§ **Exercise objective**:
Give back, word for word, the lines in the listing below from the one holding "--- a/config.mk" down to the one holding "- setup slack got worse by 0.087 ns", both ends included.
——
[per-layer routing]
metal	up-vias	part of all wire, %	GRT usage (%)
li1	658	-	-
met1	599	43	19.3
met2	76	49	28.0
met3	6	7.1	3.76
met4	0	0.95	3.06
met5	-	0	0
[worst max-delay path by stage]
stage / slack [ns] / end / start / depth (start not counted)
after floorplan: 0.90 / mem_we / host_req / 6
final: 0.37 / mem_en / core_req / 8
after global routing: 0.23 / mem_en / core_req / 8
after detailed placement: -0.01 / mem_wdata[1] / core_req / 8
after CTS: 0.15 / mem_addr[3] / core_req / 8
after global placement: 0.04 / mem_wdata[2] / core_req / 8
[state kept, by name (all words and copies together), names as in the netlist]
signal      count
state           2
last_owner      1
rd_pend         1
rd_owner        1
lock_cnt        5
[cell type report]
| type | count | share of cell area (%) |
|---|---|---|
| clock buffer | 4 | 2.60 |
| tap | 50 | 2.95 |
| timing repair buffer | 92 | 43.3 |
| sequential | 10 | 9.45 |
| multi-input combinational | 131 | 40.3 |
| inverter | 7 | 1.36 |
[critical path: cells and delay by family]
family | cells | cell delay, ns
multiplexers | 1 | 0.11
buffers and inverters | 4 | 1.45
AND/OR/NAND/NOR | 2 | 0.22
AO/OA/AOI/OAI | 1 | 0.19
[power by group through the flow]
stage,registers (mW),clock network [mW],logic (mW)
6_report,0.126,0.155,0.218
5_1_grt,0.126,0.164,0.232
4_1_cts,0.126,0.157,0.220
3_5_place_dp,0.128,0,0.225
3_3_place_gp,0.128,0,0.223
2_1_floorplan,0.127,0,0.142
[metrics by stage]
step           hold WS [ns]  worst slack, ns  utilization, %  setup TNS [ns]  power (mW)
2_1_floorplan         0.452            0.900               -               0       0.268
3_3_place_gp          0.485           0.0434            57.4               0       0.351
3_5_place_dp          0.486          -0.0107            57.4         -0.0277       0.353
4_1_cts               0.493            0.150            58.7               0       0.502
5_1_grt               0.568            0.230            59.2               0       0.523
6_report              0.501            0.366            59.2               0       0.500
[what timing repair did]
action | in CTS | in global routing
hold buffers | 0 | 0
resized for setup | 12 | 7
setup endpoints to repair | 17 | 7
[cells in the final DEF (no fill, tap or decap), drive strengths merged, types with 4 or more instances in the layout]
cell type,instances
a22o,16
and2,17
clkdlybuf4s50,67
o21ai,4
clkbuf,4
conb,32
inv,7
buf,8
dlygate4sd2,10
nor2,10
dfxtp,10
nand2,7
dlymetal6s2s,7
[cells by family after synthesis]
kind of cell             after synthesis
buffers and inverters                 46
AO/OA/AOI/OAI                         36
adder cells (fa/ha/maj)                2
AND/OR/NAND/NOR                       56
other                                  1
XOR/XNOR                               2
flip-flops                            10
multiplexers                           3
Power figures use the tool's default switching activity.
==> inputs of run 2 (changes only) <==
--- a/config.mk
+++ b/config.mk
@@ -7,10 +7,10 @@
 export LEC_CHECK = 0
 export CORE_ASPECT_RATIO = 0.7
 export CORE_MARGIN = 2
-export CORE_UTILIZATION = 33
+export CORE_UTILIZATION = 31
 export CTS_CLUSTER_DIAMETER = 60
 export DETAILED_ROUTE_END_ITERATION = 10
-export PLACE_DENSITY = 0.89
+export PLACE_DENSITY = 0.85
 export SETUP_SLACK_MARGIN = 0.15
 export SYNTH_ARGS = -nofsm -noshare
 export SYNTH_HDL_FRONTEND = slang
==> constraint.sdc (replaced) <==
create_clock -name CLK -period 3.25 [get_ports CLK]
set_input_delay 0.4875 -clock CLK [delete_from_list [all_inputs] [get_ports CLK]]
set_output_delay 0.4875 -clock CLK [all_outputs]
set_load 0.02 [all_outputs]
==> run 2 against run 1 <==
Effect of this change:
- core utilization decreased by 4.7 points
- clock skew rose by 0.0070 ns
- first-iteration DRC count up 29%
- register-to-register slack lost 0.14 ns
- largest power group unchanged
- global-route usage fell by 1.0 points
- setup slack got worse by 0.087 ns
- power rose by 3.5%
--- src/rtl/imem_boot_loader.sv ---
// imem_boot_loader: loads a UART-delivered program into instruction
// memory while holding the CPU in reset, then releases it.
// Ports: clk, reset, load_req, rx_valid/rx_data, cpu_pc in;
// imem_raddr (comb fetch index), imem_we/waddr/wdata (write port),
// cpu_hold, load_done, load_err, word_count out.
module imem_boot_loader
  import imem_boot_pkg::*;
#(
  parameter int ADDR_W         = ADDR_W_DEF,
  parameter int MAX_WORDS      = MAX_WORDS_DEF,
  parameter int TIMEOUT_CYCLES = TIMEOUT_DEF
) (
  input  logic              clk,
  input  logic              reset,
  input  logic              load_req,
  input  logic              rx_valid,
  input  logic [7:0]        rx_data,
  input  logic [31:0]       cpu_pc,
  output logic [ADDR_W-1:0] imem_raddr,
  output logic              imem_we,
  output logic [ADDR_W-1:0] imem_waddr,
  output logic [31:0]       imem_wdata,
  output logic              cpu_hold,
  output logic              load_done,
  output logic              load_err,
  output logic [ADDR_W:0]   word_count
);

  localparam int IDLE_W = $clog2(TIMEOUT_CYCLES + 1);

  state_t state, state_n;

  logic [15:0]       nwords, nwords_n;
  logic [15:0]       nhdr;
  logic [IDLE_W-1:0] idle, idle_n;
  logic [ADDR_W-1:0] windex;
  logic              hold_n, done_n, err_n;
  logic              start, take;
  logic              active, timeout, last_word;
  logic              word_valid, last_byte;
  logic [31:0]       word;
  logic [7:0]        xsum;
  logic              unused_pc;

  assign imem_raddr = cpu_pc[ADDR_W+1:2];
  assign unused_pc  = ^{cpu_pc[31:ADDR_W+2], cpu_pc[1:0]};

  assign imem_we    = word_valid;
  assign imem_wdata = word;
  assign imem_waddr = windex;

  imem_word_assembler u_asm (
    .clk        (clk),
    .reset      (reset),
    .clear      (start),
    .byte_valid (take),
    .byte_in    (rx_data),
    .word_valid (word_valid),
    .word       (word),
    .xsum       (xsum),
    .last_byte  (last_byte)
  );

  assign active = (state == HDR_HI) || (state == HDR_LO) ||
                  (state == DATA)   || (state == CSUM);

  // A byte on the expiry cycle wins over the timeout.
  assign timeout = active && !rx_valid &&
                   (idle == IDLE_W'(TIMEOUT_CYCLES - 1));

  assign idle_n = (!active || rx_valid) ? '0 : idle + 1'b1;

  assign nhdr = {nwords[15:8], rx_data};

  // Word being assembled now is the final one of the program.
  assign last_word = (17'(word_count) + 17'd1) == 17'(nwords);

  always_comb begin
    state_n  = state;
    hold_n   = cpu_hold;
    done_n   = load_done;
    err_n    = load_err;
    nwords_n = nwords;
    start    = 1'b0;
    take     = 1'b0;
    unique case (state)
      RUN, ERR: begin
        if (load_req) begin
          start   = 1'b1;
          state_n = HDR_HI;
          hold_n  = 1'b1;
          done_n  = 1'b0;
          err_n   = 1'b0;
        end
      end
      HDR_HI: begin
        if (rx_valid) begin
          nwords_n[15:8] = rx_data;
          state_n        = HDR_LO;
        end
      end
      HDR_LO: begin
        if (rx_valid) begin
          nwords_n = nhdr;
          if (nhdr == 16'd0 || int'(nhdr) > MAX_WORDS) begin
            state_n = ERR;
            err_n   = 1'b1;
          end else begin
            state_n = DATA;
          end
        end
      end
      DATA: begin
        if (rx_valid) begin
          take = 1'b1;
          if (last_byte && last_word) state_n = CSUM;
        end
      end
      CSUM: begin
        if (rx_valid) begin
          if (rx_data == xsum) begin
            state_n = DONE;
            done_n  = 1'b1;
          end else begin
            state_n = ERR;
            err_n   = 1'b1;
          end
        end
      end
      DONE: begin
        state_n = RUN;
        hold_n  = 1'b0;
      end
      default: begin
        state_n = RUN;
        hold_n  = 1'b0;
      end
    endcase
    if (timeout) begin
      state_n = ERR;
      err_n   = 1'b1;
    end
  end

  always_ff @(posedge clk or posedge reset) begin
    if (reset) begin
      state     <= RUN;
      cpu_hold  <= 1'b0;
      load_done <= 1'b0;
      load_err  <= 1'b0;
      nwords    <= '0;
      idle      <= '0;
    end else begin
      state     <= state_n;
      cpu_hold  <= hold_n;
      load_done <= done_n;
      load_err  <= err_n;
      nwords    <= nwords_n;
      idle      <= idle_n;
    end
  end

  // The final write lands in CSUM; the index stays on the last word.
  always_ff @(posedge clk or posedge reset) begin
    if (reset) begin
      windex     <= '0;
      word_count <= '0;
    end else if (start) begin
      windex     <= '0;
      word_count <= '0;
    end else if (word_valid) begin
      word_count <= word_count + 1'b1;
      if (state == DATA) windex <= windex + 1'b1;
    end
  end

endmodule
### config.mk
export PLATFORM = sky130hd
export DESIGN_NAME = demux4_dispatch_flat
export DESIGN_NICKNAME = d
export VERILOG_FILES = /design/src/rtl/demux_pkg.sv /design/src/rtl/demux4_dispatch_if.sv /design/src/rtl/demux4_dispatch_rr_pick.sv /design/src/rtl/demux4_dispatch.sv /design/src/flat_wrapper.sv
export SDC_FILE = /design/constraint.sdc
export NUM_CORES = 1
export LEC_CHECK = 0
export BUFFER_PORTS_ARGS = -buffer_cell sky130_fd_sc_hd__buf_2
export CAP_MARGIN = 20
export CELL_PAD_IN_SITES_DETAIL_PLACEMENT = 1
export CELL_PAD_IN_SITES_GLOBAL_PLACEMENT = 1
export CORE_MARGIN = 2
export CORE_UTILIZATION = 29
export CTS_CLUSTER_DIAMETER = 40
export CTS_CLUSTER_SIZE = 24
export DETAILED_ROUTE_END_ITERATION = 7
export PLACE_DENSITY_LB_ADDON = 0.1
export SLEW_MARGIN = 5
export SYNTH_ARGS = -nofsm -noshare
export SYNTH_HDL_FRONTEND = slang
export SYNTH_HIERARCHICAL = 1
export SYNTH_SLANG_ARGS = --single-unit
### constraint.sdc
create_clock -name clk -period 1.25 [get_ports clk]
set_input_delay 0.125 -clock clk [delete_from_list [all_inputs] [get_ports clk]]
set_output_delay 0.125 -clock clk [all_outputs]
set_load 0.01 [all_outputs]
### src/rtl/demux_pkg.sv
// Shared constants and state encoding for the 4-way round-robin dispatcher.
package demux_pkg;

  localparam int unsigned NUM_CH = 4;
  localparam int unsigned SEL_W  = 2;

  typedef enum logic {
    IDLE = 1'b0,
    HOLD = 1'b1
  } state_e;

endpackage

### src/rtl/demux4_dispatch_if.sv
// Producer stream, per-channel consumer handshakes and demux select of the dispatcher.
interface demux4_dispatch_if #(
  parameter int unsigned WIDTH = 8
);
  import demux_pkg::*;

  logic              in_valid;
  logic              in_ready;
  logic [WIDTH-1:0]  in_data;
  logic [NUM_CH-1:0] chan_en;
  logic [NUM_CH-1:0] out_valid;
  logic [NUM_CH-1:0] out_ready;
  logic [WIDTH-1:0]  out_data;
  logic [SEL_W-1:0]  sel;
  logic              busy;

  // Environment side: producer, consumers and channel enables.
  modport master (
    output in_valid, in_data, chan_en, out_ready,
    input  in_ready, out_valid, out_data, sel, busy
  );

  // Dispatcher side.
  modport slave (
    input  in_valid, in_data, chan_en, out_ready,
    output in_ready, out_valid, out_data, sel, busy
  );

endinterface

### src/rtl/demux4_dispatch_rr_pick.sv
// Rotate-priority picker: first enabled channel at or after ptr, wrapping modulo NUM_CH.
module rr_pick
  import demux_pkg::*;
(
  input  logic [NUM_CH-1:0] en,
  input  logic [SEL_W-1:0]  ptr,
  output logic [SEL_W-1:0]  target,
  output logic              found
);

  logic [SEL_W-1:0] idx;

  // Scan from the farthest offset down so the nearest enabled channel wins.
  always_comb begin
    target = '0;
    found  = 1'b0;
    idx    = '0;
    for (int k = NUM_CH - 1; k >= 0; k--) begin
      idx = ptr + SEL_W'(k);
      if (en[idx]) begin
        target = idx;
        found  = 1'b1;
      end
    end
  end

endmodule
===== config.mk =====
export PLATFORM = sky130hd
export DESIGN_NAME = seg_display_driver
export DESIGN_NICKNAME = d
export VERILOG_FILES = /design/src/rtl/seg_display_driver.sv
export SDC_FILE = /design/constraint.sdc
export NUM_CORES = 1
export LEC_CHECK = 0
export BUFFER_PORTS_ARGS = -buffer_cell sky130_fd_sc_hd__buf_2
export CAP_MARGIN = 30
export CORE_MARGIN = 8
export CORE_UTILIZATION = 50
export CTS_BUF_LIST = sky130_fd_sc_hd__clkbuf_8
export CTS_CLUSTER_DIAMETER = 80
export DETAILED_ROUTE_END_ITERATION = 7
export PLACE_DENSITY = 0.85
export SETUP_SLACK_MARGIN = 0.2
export SLEW_MARGIN = 25
export SYNTH_ARGS = -nofsm -noshare
export SYNTH_HDL_FRONTEND = slang
export SYNTH_SLANG_ARGS = --single-unit

===== constraint.sdc =====
create_clock -name clk -period 1.78 [get_ports clk]
set_input_delay 0.356 -clock clk [delete_from_list [all_inputs] [get_ports clk]]
set_output_delay 0.356 -clock clk [all_outputs]
set_load 0.005 [all_outputs]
——
§ **Answer below**:
--- a/config.mk
+++ b/config.mk
@@ -7,10 +7,10 @@
 export LEC_CHECK = 0
 export CORE_ASPECT_RATIO = 0.7
 export CORE_MARGIN = 2
-export CORE_UTILIZATION = 33
+export CORE_UTILIZATION = 31
 export CTS_CLUSTER_DIAMETER = 60
 export DETAILED_ROUTE_END_ITERATION = 10
-export PLACE_DENSITY = 0.89
+export PLACE_DENSITY = 0.85
 export SETUP_SLACK_MARGIN = 0.15
 export SYNTH_ARGS = -nofsm -noshare
 export SYNTH_HDL_FRONTEND = slang
==> constraint.sdc (replaced) <==
create_clock -name CLK -period 3.25 [get_ports CLK]
set_input_delay 0.4875 -clock CLK [delete_from_list [all_inputs] [get_ports CLK]]
set_output_delay 0.4875 -clock CLK [all_outputs]
set_load 0.02 [all_outputs]
==> run 2 against run 1 <==
Effect of this change:
- core utilization decreased by 4.7 points
- clock skew rose by 0.0070 ns
- first-iteration DRC count up 29%
- register-to-register slack lost 0.14 ns
- largest power group unchanged
- global-route usage fell by 1.0 points
- setup slack got worse by 0.087 ns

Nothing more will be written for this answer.